| WHAT TO DO |
In the records below, the line with "# fillers |" opens the range and the line with "Period utilisation layout" closes it; print that range exactly and nothing else.

▬▬▬▬▬▬

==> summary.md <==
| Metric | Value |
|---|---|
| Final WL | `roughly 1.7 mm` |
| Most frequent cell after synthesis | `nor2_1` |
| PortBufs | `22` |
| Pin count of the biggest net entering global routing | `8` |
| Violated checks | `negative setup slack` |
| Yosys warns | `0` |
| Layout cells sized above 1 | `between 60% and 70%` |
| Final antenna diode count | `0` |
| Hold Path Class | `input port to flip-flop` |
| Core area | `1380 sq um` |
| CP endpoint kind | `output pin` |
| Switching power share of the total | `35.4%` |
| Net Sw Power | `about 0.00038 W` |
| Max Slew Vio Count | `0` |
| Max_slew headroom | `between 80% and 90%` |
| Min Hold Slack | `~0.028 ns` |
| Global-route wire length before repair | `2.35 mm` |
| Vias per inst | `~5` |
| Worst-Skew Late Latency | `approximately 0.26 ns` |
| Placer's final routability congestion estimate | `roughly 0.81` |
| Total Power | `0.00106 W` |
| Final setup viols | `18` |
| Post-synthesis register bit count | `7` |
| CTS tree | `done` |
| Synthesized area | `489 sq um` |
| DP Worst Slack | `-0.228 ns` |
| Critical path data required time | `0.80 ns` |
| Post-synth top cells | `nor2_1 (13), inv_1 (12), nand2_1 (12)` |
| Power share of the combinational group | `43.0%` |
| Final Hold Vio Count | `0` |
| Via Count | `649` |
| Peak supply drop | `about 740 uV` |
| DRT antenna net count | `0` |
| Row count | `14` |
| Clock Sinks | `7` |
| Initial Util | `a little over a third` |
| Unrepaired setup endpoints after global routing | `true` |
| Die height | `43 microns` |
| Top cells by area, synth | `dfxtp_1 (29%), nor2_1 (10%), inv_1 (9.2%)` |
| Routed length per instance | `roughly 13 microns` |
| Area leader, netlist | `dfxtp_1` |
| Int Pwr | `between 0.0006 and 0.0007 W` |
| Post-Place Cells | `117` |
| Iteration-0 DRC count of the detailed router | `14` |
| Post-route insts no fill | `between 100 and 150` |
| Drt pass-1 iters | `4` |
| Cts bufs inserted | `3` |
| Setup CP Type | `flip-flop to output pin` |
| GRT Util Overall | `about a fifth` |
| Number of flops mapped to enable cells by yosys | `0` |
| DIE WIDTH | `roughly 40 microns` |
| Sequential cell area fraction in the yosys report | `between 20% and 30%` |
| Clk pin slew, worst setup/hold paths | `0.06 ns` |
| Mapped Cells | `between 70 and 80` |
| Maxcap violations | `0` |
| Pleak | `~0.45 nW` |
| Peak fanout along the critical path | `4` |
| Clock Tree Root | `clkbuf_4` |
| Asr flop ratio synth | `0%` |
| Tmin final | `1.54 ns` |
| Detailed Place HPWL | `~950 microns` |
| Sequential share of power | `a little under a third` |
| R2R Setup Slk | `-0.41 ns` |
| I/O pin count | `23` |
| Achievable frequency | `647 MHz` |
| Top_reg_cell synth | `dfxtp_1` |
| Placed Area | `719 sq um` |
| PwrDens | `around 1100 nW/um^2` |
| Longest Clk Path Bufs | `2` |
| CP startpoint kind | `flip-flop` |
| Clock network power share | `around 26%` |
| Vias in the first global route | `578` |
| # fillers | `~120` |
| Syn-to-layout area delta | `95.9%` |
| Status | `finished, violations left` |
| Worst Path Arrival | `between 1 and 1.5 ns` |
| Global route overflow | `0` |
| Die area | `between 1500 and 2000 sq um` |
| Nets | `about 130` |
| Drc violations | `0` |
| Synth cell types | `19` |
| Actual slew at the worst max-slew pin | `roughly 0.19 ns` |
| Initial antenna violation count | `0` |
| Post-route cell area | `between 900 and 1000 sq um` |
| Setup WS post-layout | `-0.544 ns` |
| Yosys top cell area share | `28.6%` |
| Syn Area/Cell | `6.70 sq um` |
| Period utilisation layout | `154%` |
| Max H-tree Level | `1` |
`src/design/calendar_date_add_days_top_defines.svh`:
```
// assertion macros for the calendar date add days block
`ifndef CALENDAR_DATE_ADD_DAYS_TOP_DEFINES_SVH
`define CALENDAR_DATE_ADD_DAYS_TOP_DEFINES_SVH

// same-cycle implication, checked outside reset
`define CDAD_ASSERT_NOW(lbl, ante, cons, msg) \
  lbl: assert property (@(posedge clk) disable iff (!rst_n) (ante) |-> (cons)) else $error(msg);

// next-cycle implication, checked outside reset
`define CDAD_ASSERT_NEXT(lbl, ante, cons, msg) \
  lbl: assert property (@(posedge clk) disable iff (!rst_n) (ante) |=> (cons)) else $error(msg);

`endif

```
`src/design/cdad_pkg.sv`:
```
// shared types, codes and month table for the calendar date add days block
package cdad_pkg;

  localparam int DAY_W    = 5;
  localparam int MONTH_W  = 4;
  localparam int YEAR_W   = 14;
  localparam int OFFSET_W = 16;
  localparam int STATUS_W = 2;
  localparam int CFG_IDX_W = 2;

  typedef logic [DAY_W-1:0]    day_t;
  typedef logic [MONTH_W-1:0]  month_t;
  typedef logic [YEAR_W-1:0]   year_t;
  typedef logic [STATUS_W-1:0] status_t;
  typedef logic [CFG_IDX_W-1:0] cfg_idx_t;

  localparam status_t STAT_OK       = 2'd0;
  localparam status_t STAT_BAD_DATE = 2'd1;
  localparam status_t STAT_RANGE    = 2'd2;

  localparam cfg_idx_t CFG_MIN_YEAR = 2'd0;
  localparam cfg_idx_t CFG_MAX_YEAR = 2'd1;

  localparam year_t MIN_YEAR_RST = 14'd1902;
  localparam year_t MAX_YEAR_RST = 14'd2037;
  localparam year_t CENTURY      = 14'd100;
  localparam year_t LAST_IN_CENT = 14'd99;

  localparam month_t JANUARY  = 4'd1;
  localparam month_t FEBRUARY = 4'd2;
  localparam month_t DECEMBER = 4'd12;
  localparam day_t   DEC_DAYS = 5'd31;

  typedef enum logic [2:0] {
    ST_IDLE,
    ST_DIV,
    ST_CHECK,
    ST_STEP,
    ST_DONE
  } state_t;

  // month length with the leap day folded in
  function automatic day_t days_in(input month_t m, input logic leap);
    day_t d;
    case (m)
      4'd2:                      d = leap ? 5'd29 : 5'd28;
      4'd4, 4'd6, 4'd9, 4'd11:   d = 5'd30;
      default:                   d = 5'd31;
    endcase
    return d;
  endfunction

endpackage

```
`src/design/cdad_in_if.sv`:
```
// input item channel: starting date and day offset
interface cdad_in_if;
  logic                              valid;
  logic                              ready;
  cdad_pkg::day_t                    day;
  cdad_pkg::month_t                  month;
  cdad_pkg::year_t                   year;
  logic signed [cdad_pkg::OFFSET_W-1:0] day_offset;

  modport source (output valid, output day, output month, output year,
                  output day_offset, input ready);
  modport sink   (input valid, input day, input month, input year,
                  input day_offset, output ready);
endinterface

```
`src/design/cdad_out_if.sv`:
```
// result item channel: new date and status
interface cdad_out_if;
  logic                valid;
  logic                ready;
  cdad_pkg::day_t      new_day;
  cdad_pkg::month_t    new_month;
  cdad_pkg::year_t     new_year;
  cdad_pkg::status_t   status;

  modport source (output valid, output new_day, output new_month, output new_year,
                  output status, input ready);
  modport sink   (input valid, input new_day, input new_month, input new_year,
                  input status, output ready);
endinterface

```
`src/design/calendar_date_add_days_top.sv`:
```
// top level: date check and one-day-per-cycle stepper for a signed day offset
//
//   channel   | direction | handshake      | payload
//   in_chan   | in        | valid / ready  | day, month, year, day_offset
//   out_chan  | out       | valid / ready  | new_day, new_month, new_year, status
//   cfg       | in        | cfg_we only    | cfg_idx, cfg_wdata (min_year, max_year)
//
// one item at a time: an accept state, year / 100 split by repeated
// subtraction, a check state, stepping through the single day/month/year
// step unit (skipped for a bad date, stopped early by a range error), then
// the result waits in the output register until taken; in_chan.ready is low until then.
// rst_n is synchronous and active low; it restores min_year 1902, max_year 2037.
`include "calendar_date_add_days_top_defines.svh"

module calendar_date_add_days_top (
  input  logic                      clk,
  input  logic                      rst_n,
  cdad_in_if.sink                   in_chan,
  cdad_out_if.source                out_chan,
  input  logic                      cfg_we,
  input  cdad_pkg::cfg_idx_t        cfg_idx,
  input  cdad_pkg::year_t           cfg_wdata
);

  cdad_pkg::state_t  state_r, state_nxt;
  cdad_pkg::year_t   min_year_r, max_year_r;

  cdad_pkg::day_t    d0_r, day_r, day_nxt;
  cdad_pkg::month_t  m0_r, month_r, month_nxt;
  cdad_pkg::year_t   y0_r, year_r, year_nxt;
  cdad_pkg::year_t   rem_r, rem_nxt;
  logic [1:0]        cent_r, cent_nxt;
  logic [cdad_pkg::OFFSET_W-1:0] cnt_r, cnt_nxt;
  logic              back_r, back_nxt;
  cdad_pkg::status_t status_r, status_nxt;

  logic              leap;
  cdad_pkg::day_t    dim_cur;
  cdad_pkg::day_t    dim_prev;
  logic              date_ok;
  logic [cdad_pkg::YEAR_W:0] year_inc;
  logic [cdad_pkg::OFFSET_W:0] off_mag;

  assign leap     = (year_r[1:0] == 2'd0) && ((rem_r != '0) || (cent_r == 2'd0));
  assign dim_cur  = cdad_pkg::days_in(month_r, leap);
  assign dim_prev = cdad_pkg::days_in(month_r - 4'd1, leap);
  assign year_inc = {1'b0, year_r} + 15'd1;
  assign off_mag  = in_chan.day_offset[cdad_pkg::OFFSET_W-1]
                  ? (17'd0 - {in_chan.day_offset[cdad_pkg::OFFSET_W-1],
                              in_chan.day_offset})
                  : {1'b0, in_chan.day_offset};

  always_comb begin
    date_ok = 1'b0;
    if (month_r inside {[cdad_pkg::JANUARY:cdad_pkg::DECEMBER]} &&
        year_r >= min_year_r && year_r <= max_year_r &&
        day_r != '0 && day_r <= dim_cur) begin
      date_ok = 1'b1;
    end
  end

  // next state
  always_comb begin
    state_nxt = state_r;
    case (state_r)
      cdad_pkg::ST_IDLE: begin
        if (in_chan.valid) state_nxt = cdad_pkg::ST_DIV;
      end
      cdad_pkg::ST_DIV: begin
        if (rem_r < cdad_pkg::CENTURY) state_nxt = cdad_pkg::ST_CHECK;
      end
      cdad_pkg::ST_CHECK: begin
        state_nxt = date_ok ? cdad_pkg::ST_STEP : cdad_pkg::ST_DONE;
      end
      cdad_pkg::ST_STEP: begin
        if (cnt_r == '0 || status_nxt != cdad_pkg::STAT_OK) state_nxt = cdad_pkg::ST_DONE;
      end
      cdad_pkg::ST_DONE: begin
        if (out_chan.ready) state_nxt = cdad_pkg::ST_IDLE;
      end
      default: state_nxt = cdad_pkg::ST_IDLE;
    endcase
  end

  // handshake outputs
  always_comb begin
    in_chan.ready  = 1'b0;
    out_chan.valid = 1'b0;
    case (state_r)
      cdad_pkg::ST_IDLE: in_chan.ready  = 1'b1;
      cdad_pkg::ST_DONE: out_chan.valid = 1'b1;
      default: ;
    endcase
  end

  // datapath: year split, then one calendar step per cycle
  always_comb begin
    day_nxt    = day_r;
    month_nxt  = month_r;
    year_nxt   = year_r;
    rem_nxt    = rem_r;
    cent_nxt   = cent_r;
    cnt_nxt    = cnt_r;
    back_nxt   = back_r;
    status_nxt = status_r;
    case (state_r)
      cdad_pkg::ST_IDLE: begin
        day_nxt    = in_chan.day;
        month_nxt  = in_chan.month;
        year_nxt   = in_chan.year;
        rem_nxt    = in_chan.year;
        cent_nxt   = 2'd0;
        cnt_nxt    = off_mag[cdad_pkg::OFFSET_W-1:0];
        back_nxt   = in_chan.day_offset[cdad_pkg::OFFSET_W-1];
        status_nxt = cdad_pkg::STAT_OK;
      end
      cdad_pkg::ST_DIV: begin
        if (rem_r >= cdad_pkg::CENTURY) begin
          rem_nxt  = rem_r - cdad_pkg::CENTURY;
          cent_nxt = cent_r + 2'd1;
        end
      end
      cdad_pkg::ST_CHECK: begin
        if (!date_ok) status_nxt = cdad_pkg::STAT_BAD_DATE;
      end
      cdad_pkg::ST_STEP: begin
        if (cnt_r != '0) begin
          cnt_nxt = cnt_r - 16'd1;
          if (!back_r) begin
            if (day_r >= dim_cur) begin
              day_nxt = 5'd1;
              if (month_r == cdad_pkg::DECEMBER) begin
                month_nxt = cdad_pkg::JANUARY;
                year_nxt  = year_inc[cdad_pkg::YEAR_W-1:0];
                if (rem_r == cdad_pkg::LAST_IN_CENT) begin
                  rem_nxt  = '0;
                  cent_nxt = cent_r + 2'd1;
                end else begin
                  rem_nxt = rem_r + 14'd1;
                end
                if (year_inc > {1'b0, max_year_r}) status_nxt = cdad_pkg::STAT_RANGE;
              end else begin
                month_nxt = month_r + 4'd1;
              end
            end else begin
              day_nxt = day_r + 5'd1;
            end
          end else begin
            if (day_r == 5'd1) begin
              if (month_r == cdad_pkg::JANUARY) begin
                if (year_r <= min_year_r) begin
                  status_nxt = cdad_pkg::STAT_RANGE;
                end else begin
                  year_nxt  = year_r - 14'd1;
                  month_nxt = cdad_pkg::DECEMBER;
                  day_nxt   = cdad_pkg::DEC_DAYS;
                  if (rem_r == '0) begin
                    rem_nxt  = cdad_pkg::LAST_IN_CENT;
                    cent_nxt = cent_r - 2'd1;
                  end else begin
                    rem_nxt = rem_r - 14'd1;
                  end
                end
              end else begin
                month_nxt = month_r - 4'd1;
                day_nxt   = dim_prev;
              end
            end else begin
              day_nxt = day_r - 5'd1;
            end
          end
        end
      end
      default: ;
    endcase
  end

  always_ff @(posedge clk) begin
    if (!rst_n) begin
      state_r    <= cdad_pkg::ST_IDLE;
      min_year_r <= cdad_pkg::MIN_YEAR_RST;
      max_year_r <= cdad_pkg::MAX_YEAR_RST;
      status_r   <= cdad_pkg::STAT_OK;
    end else begin
      state_r  <= state_nxt;
      status_r <= status_nxt;
      if (cfg_we) begin
        case (cfg_idx)
          cdad_pkg::CFG_MIN_YEAR: min_year_r <= cfg_wdata;
          cdad_pkg::CFG_MAX_YEAR: max_year_r <= cfg_wdata;
          default: ;
        endcase
      end
    end
  end

  always_ff @(posedge clk) begin
    if (state_r == cdad_pkg::ST_IDLE) begin
      d0_r <= in_chan.day;
      m0_r <= in_chan.month;
      y0_r <= in_chan.year;
    end
    day_r   <= day_nxt;
    month_r <= month_nxt;
    year_r  <= year_nxt;
    rem_r   <= rem_nxt;
    cent_r  <= cent_nxt;
    cnt_r   <= cnt_nxt;
    back_r  <= back_nxt;
  end

  // error results echo the starting date
  assign out_chan.status    = status_r;
  assign out_chan.new_day   = (status_r == cdad_pkg::STAT_OK) ? day_r   : d0_r;
  assign out_chan.new_month = (status_r == cdad_pkg::STAT_OK) ? month_r : m0_r;
  assign out_chan.new_year  = (status_r == cdad_pkg::STAT_OK) ? year_r  : y0_r;

  `CDAD_ASSERT_NOW(a_no_overlap, in_chan.ready, !out_chan.valid, "ready while result pending")
  `CDAD_ASSERT_NOW(a_step_date, state_r == cdad_pkg::ST_STEP, (month_r >= cdad_pkg::JANUARY) && (month_r <= cdad_pkg::DECEMBER) && (day_r != 5'd0) && (rem_r < cdad_pkg::CENTURY), "stepper left calendar range")
  `CDAD_ASSERT_NEXT(a_step_end, (state_r == cdad_pkg::ST_STEP) && (cnt_r == '0), state_r == cdad_pkg::ST_DONE, "stepper ran past zero count")

endmodule

```
`src/flat_wrapper.sv`:
```
// flat-port wrapper written by rule: the top's interface ports become plain ports
module calendar_date_add_days_top_flat 
  (clk, rst_n, cfg_we, cfg_idx, cfg_wdata, in_chan_valid, in_chan_day, in_chan_month, in_chan_year, in_chan_day_offset, in_chan_ready, out_chan_valid, out_chan_new_day, out_chan_new_month, out_chan_new_year, out_chan_status, out_chan_ready);
  cdad_in_if in_chan_i ();
  cdad_out_if out_chan_i ();
  input  logic clk;
  input  logic rst_n;
  input  logic cfg_we;
  input  cdad_pkg::cfg_idx_t cfg_idx;
  input  cdad_pkg::year_t cfg_wdata;
  input wire logic [$bits(in_chan_i.valid)-1:0] in_chan_valid;
  input wire logic [$bits(in_chan_i.day)-1:0] in_chan_day;
  input wire logic [$bits(in_chan_i.month)-1:0] in_chan_month;
  input wire logic [$bits(in_chan_i.year)-1:0] in_chan_year;
  input wire logic [$bits(in_chan_i.day_offset)-1:0] in_chan_day_offset;
  output wire logic [$bits(in_chan_i.ready)-1:0] in_chan_ready;
  output wire logic [$bits(out_chan_i.valid)-1:0] out_chan_valid;
  output wire logic [$bits(out_chan_i.new_day)-1:0] out_chan_new_day;
  output wire logic [$bits(out_chan_i.new_month)-1:0] out_chan_new_month;
  output wire logic [$bits(out_chan_i.new_year)-1:0] out_chan_new_year;
  output wire logic [$bits(out_chan_i.status)-1:0] out_chan_status;
  input wire logic [$bits(out_chan_i.ready)-1:0] out_chan_ready;
  assign in_chan_i.valid = in_chan_valid;
  assign in_chan_i.day = in_chan_day;
  assign in_chan_i.month = in_chan_month;
  assign in_chan_i.year = in_chan_year;
  assign in_chan_i.day_offset = in_chan_day_offset;
  assign in_chan_ready = in_chan_i.ready;
  assign out_chan_valid = out_chan_i.valid;
  assign out_chan_new_day = out_chan_i.new_day;
  assign out_chan_new_month = out_chan_i.new_month;
  assign out_chan_new_year = out_chan_i.new_year;
  assign out_chan_status = out_chan_i.status;
  assign out_chan_i.ready = out_chan_ready;
  calendar_date_add_days_top u_core (.clk(clk), .rst_n(rst_n), .in_chan(in_chan_i), .out_chan(out_chan_i), .cfg_we(cfg_we), .cfg_idx(cfg_idx), .cfg_wdata(cfg_wdata));
endmodule
```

▬▬▬▬▬▬

| RESPONSE |
| # fillers | `~120` |
| Syn-to-layout area delta | `95.9%` |
| Status | `finished, violations left` |
| Worst Path Arrival | `between 1 and 1.5 ns` |
| Global route overflow | `0` |
| Die area | `between 1500 and 2000 sq um` |
| Nets | `about 130` |
| Drc violations | `0` |
| Synth cell types | `19` |
| Actual slew at the worst max-slew pin | `roughly 0.19 ns` |
| Initial antenna violation count | `0` |
| Post-route cell area | `between 900 and 1000 sq um` |
| Setup WS post-layout | `-0.544 ns` |
| Yosys top cell area share | `28.6%` |
| Syn Area/Cell | `6.70 sq um` |
| Period utilisation layout | `154%` |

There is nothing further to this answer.